What These Violations Mean
The illness-reporting and health policy violations are not paperwork problems. Food workers who continue working while sick are the leading cause of multi-victim outbreaks, particularly Norovirus, which spreads through food contact and can sicken dozens of customers from a single infected worker. A written health policy is the mechanism that makes reporting happen consistently. Without one, compliance depends entirely on individual workers making the right call in the moment.
The handwashing technique violation compounds that risk. Inspectors do not cite this violation because a worker skipped the sink entirely. They cite it because the technique used, the duration, the coverage, the method, was insufficient to actually remove contamination. That means pathogens can move from a worker's hands onto food even after a washing attempt.
The shellfish traceability violation matters most when someone gets sick. Oysters, clams, and mussels are filter feeders that concentrate bacteria and viruses from surrounding water. When they are served raw or lightly cooked, as they are at a sushi restaurant, the margin for error is narrow. Without shell stock identification records, health officials investigating an illness outbreak cannot trace the product back to its harvest location or lot, which means they cannot pull the same product from other restaurants or warn the public.
The absence of a consumer advisory for raw and undercooked items leaves the most vulnerable customers, pregnant women, elderly diners, people with compromised immune systems, without the information they need to make an informed choice about what they order.
The Longer Record
The June 12 inspection was not an outlier. State records show X Sushi has been inspected nine times total, and this visit produced the same high-severity violation count as an inspection in June 2024, which also found six high-severity violations alongside three intermediate ones.
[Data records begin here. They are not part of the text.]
**config.mk**
```make
export PLATFORM = sky130hd
export DESIGN_NAME = bldcp_commutation
export DESIGN_NICKNAME = d
export VERILOG_FILES = /design/src/shared/bldcp_pkg.sv /design/src/hw/bldcp_persist.sv /design/src/hw/bldcp_ahb_slave.sv /design/src/hw/bldcp_commutation.sv
export SDC_FILE = /design/constraint.sdc
export NUM_CORES = 1
export LEC_CHECK = 0
export BUFFER_PORTS_ARGS = -buffer_cell sky130_fd_sc_hd__buf_2
export CORE_MARGIN = 2
export CORE_UTILIZATION = 52
export CTS_CLUSTER_SIZE = 8
export DETAILED_ROUTE_END_ITERATION = 8
export PLACE_DENSITY = 0.75
export SYNTH_ARGS = -nofsm -noshare
export SYNTH_HDL_FRONTEND = slang
export SYNTH_SLANG_ARGS = --single-unit
```
**constraint.sdc**
```tcl
create_clock -name CLK -period 6.1 [get_ports CLK]
set_input_delay 1.22 -clock CLK [delete_from_list [all_inputs] [get_ports CLK]]
set_output_delay 1.22 -clock CLK [all_outputs]
set_load 0.005 [all_outputs]
```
The pattern across the inspection history is consistent. Of the nine inspections on record, six produced at least one high-severity violation. The restaurant has accumulated 60 total violations across those visits. It has never been emergency-closed.
The most recent prior inspection, in November 2025, found three high-severity and three intermediate violations. The one before that, in March 2025, found five high-severity and four intermediate violations. There was a clean inspection in November 2024, but it came between two visits that month that each found high-severity violations.
Two inspections in the record, June 2024 and November 2024, produced zero high-severity violations. Those results sit in the same history as visits that found five and six high-severity violations. The restaurant has demonstrated it can pass an inspection. It has also demonstrated that clean visits do not hold.
Still Open
Florida's emergency closure authority is triggered when an inspector determines that conditions pose an immediate threat to public health. Six high-severity violations at X Sushi on June 12, including sick workers not reporting illness, no health policy, improper handwashing, untraced shellfish, no raw food advisory, and improperly stored toxic chemicals, did not meet that threshold.
The restaurant remained open after the inspection.